Your content is the big attraction
Partnerships and mentions pay, too
Getting deals with other sites to cross-link (I’m talking about legitimate partnerships here, not the spammy link farms that don’t deserve a thought and can hurt your search rankings), and getting mentions and links from other sites can be gold — for both immediate traffic and longer term. If you can get a link on a big, well-visited, authoritative site like Wikipedia, that becomes a traffic annuity. Every month, you’ll see referrals. Often those kinds of links will help your search engine rankings, as well.
Social media is powerful and cost-effective
For the amount it would take to have people refine and re-do our paid media, swap and change ad versions, test, reconfigure and refine, I can instead have someone who’s probably less expensive and is tweeting and conversing on Facebook, and getting hundreds or thousands of views to the site. Plus, those viewers may turn out to be more loyal followers, and in many cases the social media trail that’s left will help search engine rankings, lead to more traffic, and provide useful feedback and info from your social media community.
There are some reasons to advertise
A few atypical news sites attract higher-end advertising or have other ways of making money — e-commerce, events, etc. — and can get enough value from visitors that it’s worth it to pay for them. The editor of one major financial news website told me of paying to attract traffic to an area of his site that he’d sold to a luxury advertiser at a very high fee. He paid a lot for traffic in order to make even more.

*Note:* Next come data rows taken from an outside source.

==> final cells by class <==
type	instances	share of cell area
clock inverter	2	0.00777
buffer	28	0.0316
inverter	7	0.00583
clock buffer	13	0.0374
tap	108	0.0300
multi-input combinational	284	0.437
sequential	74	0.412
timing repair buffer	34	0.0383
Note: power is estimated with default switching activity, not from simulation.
==> src/rtl/a20_gate.sv <==
module a20_gate (
  input  logic smm_active,
  input  logic a20_req,
  output logic a20_out
);
  assign a20_out = a20_req & ~smm_active;
endmodule

==> src/rtl/smm_rst_guard.sv <==
module smm_rst_guard #(
  parameter int EXIT_HOLD = 20,
  parameter int PULSE_W   = 4
) (
  input  logic clk,
  input  logic rst_hard,
  input  logic smi_req,
  input  logic smm_active,
  input  logic bus_start,
  input  logic srst_req,
  input  logic a20_req,
  output logic cpu_rst,
  output logic cpu_srst,
  output logic cpu_a20
);
  logic blocked;
  logic win_busy;
  logic pend;
  logic pulse_on;

  assign cpu_rst = rst_hard;

  smm_exit_window #(.EXIT_HOLD(EXIT_HOLD)) win_i (
    .clk        (clk),
    .rst_hard   (rst_hard),
    .smi_req    (smi_req),
    .smm_active (smm_active),
    .bus_start  (bus_start),
    .blocked    (blocked),
    .win_busy   (win_busy)
  );

  srst_release #(.PULSE_W(PULSE_W)) rel_i (
    .clk      (clk),
    .rst_hard (rst_hard),
    .blocked  (blocked),
    .srst_req (srst_req),
    .srst_out (cpu_srst),
    .pend     (pend),
    .pulse_on (pulse_on)
  );

  a20_gate a20_i (
    .smm_active (smm_active),
    .a20_req    (a20_req),
    .a20_out    (cpu_a20)
  );

  // an interrupt request silences the soft reset unless a pulse is in flight
  p_smi_blocks_r1: assert property (@(posedge clk) disable iff (rst_hard)
    (smi_req && !pulse_on) |-> !cpu_srst);

  // the A20 mask never reaches the processor during management mode
  p_a20_forced_r8: assert property (@(posedge clk) disable iff (rst_hard)
    smm_active |-> !cpu_a20);

  // with no hold, no pulse and no memory, the request passes unchanged
  p_passthrough_r5: assert property (@(posedge clk) disable iff (rst_hard)
    (!smi_req && !smm_active && !win_busy && !pulse_on && !pend) |-> (cpu_srst == srst_req));

endmodule

==> config.mk <==
export PLATFORM = sky130hd
export DESIGN_NAME = smm_rst_guard
export DESIGN_NICKNAME = d
export VERILOG_FILES = /design/src/rtl/smm_guard_pkg.sv /design/src/rtl/smm_exit_window.sv /design/src/rtl/srst_release.sv /design/src/rtl/a20_gate.sv /design/src/rtl/smm_rst_guard.sv
export SDC_FILE = /design/constraint.sdc
export NUM_CORES = 1
export LEC_CHECK = 0
export BUFFER_PORTS_ARGS = -buffer_cell sky130_fd_sc_hd__buf_2
export CAP_MARGIN = 10
export CORE_ASPECT_RATIO = 0.9
export CORE_MARGIN = 10
export CORE_UTILIZATION = 30
export CTS_BUF_LIST = sky130_fd_sc_hd__clkbuf_4
export CTS_CLUSTER_SIZE = 16
export DETAILED_ROUTE_END_ITERATION = 6
export HOLD_SLACK_MARGIN = 0.1
export PLACE_DENSITY = 0.61
export SYNTH_ARGS = -nofsm -noshare
export SYNTH_HDL_FRONTEND = slang
export SYNTH_SLANG_ARGS = --single-unit
==> constraint.sdc <==
create_clock -name clk -period 1.4 [get_ports clk]
set_input_delay 0.07 -clock clk [delete_from_list [all_inputs] [get_ports clk]]
set_output_delay 0.07 -clock clk [all_outputs]
set_load 0.1 [all_outputs]
[config.mk]
export PLATFORM = sky130hd
export DESIGN_NAME = irq_down_timer
export DESIGN_NICKNAME = d
export VERILOG_FILES = /design/src/rtl/irq_down_timer.sv
export SDC_FILE = /design/constraint.sdc
export NUM_CORES = 1
export LEC_CHECK = 0
export ABC_CLOCK_PERIOD_IN_PS = 4200
export BUFFER_PORTS_ARGS = -buffer_cell sky130_fd_sc_hd__buf_2
export CAP_MARGIN = 5
export CORE_ASPECT_RATIO = 1.25
export CORE_UTILIZATION = 55
export CTS_CLUSTER_SIZE = 10
export DETAILED_ROUTE_END_ITERATION = 8
export PLACE_DENSITY = 0.79
export SLEW_MARGIN = 40
export SYNTH_ARGS = -nofsm -noshare
export SYNTH_HDL_FRONTEND = slang
export SYNTH_SLANG_ARGS = --single-unit
[constraint.sdc]
create_clock -name clk -period 4.2 [get_ports clk]
set_input_delay 0.21 -clock clk [delete_from_list [all_inputs] [get_ports clk]]
set_output_delay 0.21 -clock clk [all_outputs]
set_load 0.005 [all_outputs]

A caution: “unpaid” media Is not “free”
Even placements you don’t pay for are not free of cost. The time spent on the above contains the opportunity cost of keeping you from doing something else to improve the site and its performance. There may be some hard costs associated, too, however minimal.
I do believe, though, that for digital media properties targeted to specific groups defined by geography, subject or other niches, being part of the “conversation” online is the best way to attract community cost-effectively, and to make sure that community stays engaged over time.
Most news websites are primarily advertising-supported, and those ads don’t generally pay very high rates. You may have revenue per thousand pages of a few dollars, meaning each page view is worth a few pennies, or even fractions of pennies. Average users may come to the site once every few days or weeks and view a couple of pages while there. If you’ve paid more than a few pennies to attract them, you’re probably playing a losing game. Even the lifetime value of users who come more than once may not make up for the amount you pay to get that first visit from a wider swath who seldom or never come again.
You’re not selling something directly
Why do you see ads for Netflix or American Express all over the Web? Because every customer they get has a lifetime value that is at least in the tens, maybe even hundreds or thousands of dollars. Once a customer signs up, he or she is likely to keep paying, month after month, year after year. Even if the cost to acquire a new customer is pretty high, over time there’s a profit.
It’s hard to track accurately
For a content site, figuring out the lifetime value of your users can be a costly and time-consuming chore. A fraction of the people you pay to attract may come again, but it’s difficult to segment and track them without the kinds of personal registration and purchase data that an e-commerce site has.
When someone buys something from Amazon, by contrast, Amazon has a pretty good idea who that person is and what he’s bought, and the company can figure out how much he’s worth over time.
You may not even be able to spend the money on paid media
If you have a site with a specified niche or geography, it may be hard to buy ads elsewhere that can effectively reach that specific group of users.
As an example, we recently budgeted a couple thousand dollars to see what kind of traffic we could attract from people searching in specified ZIP codes and towns to Web sites such as TheDailyNorwalk.com and TheDailyWestport.com, hyperlocal news sites of our client, Main Street Connect.
Even after expanding to national footprints, while keeping the geographically specific terms, we literally couldn’t spend more than a small fraction of our test budget. There just weren’t enough people searching terms in our specific geographies and then clicking on our ads. One executive quipped that trying to market a niche website this way can be like “trying to market through a straw.”
To try to reach hyperlocal audiences through advertising, I also went to a couple of major national ad networks that pride themselves on their ability to target niche audiences. But a friend at one of them told me he wouldn’t take my money because they couldn’t target their ads to as limited a geographic area as I was asking. There just isn’t enough traffic when you try to place ads on a national network targeted to a tightly defined geographic area.
On Facebook, too, we got barely a trickle of users at the cost we were willing to pay per clickthrough, after trying multiple wordings, images and the like. I’ve had the same experience with other sites, too. Facebook does provide the ability to target very finely by geography and by such demographic traits as age, income and education. But, again, once you’ve gotten that specific, you may not be able to get a wide enough audience to deliver meaningful levels of traffic.
I’ve found that for sites with niche content, rather than a niche geography, it can be even harder because there may not be enough people in groups or who’ve specified an affinity for the kind of content you have.
If you’re trying to attract people to your niche news site, your resources are probably best spent on social media and partnerships rather than paid advertising. They will get you more than traffic; they’ll get you the loyal and lasting following you’ll want over time.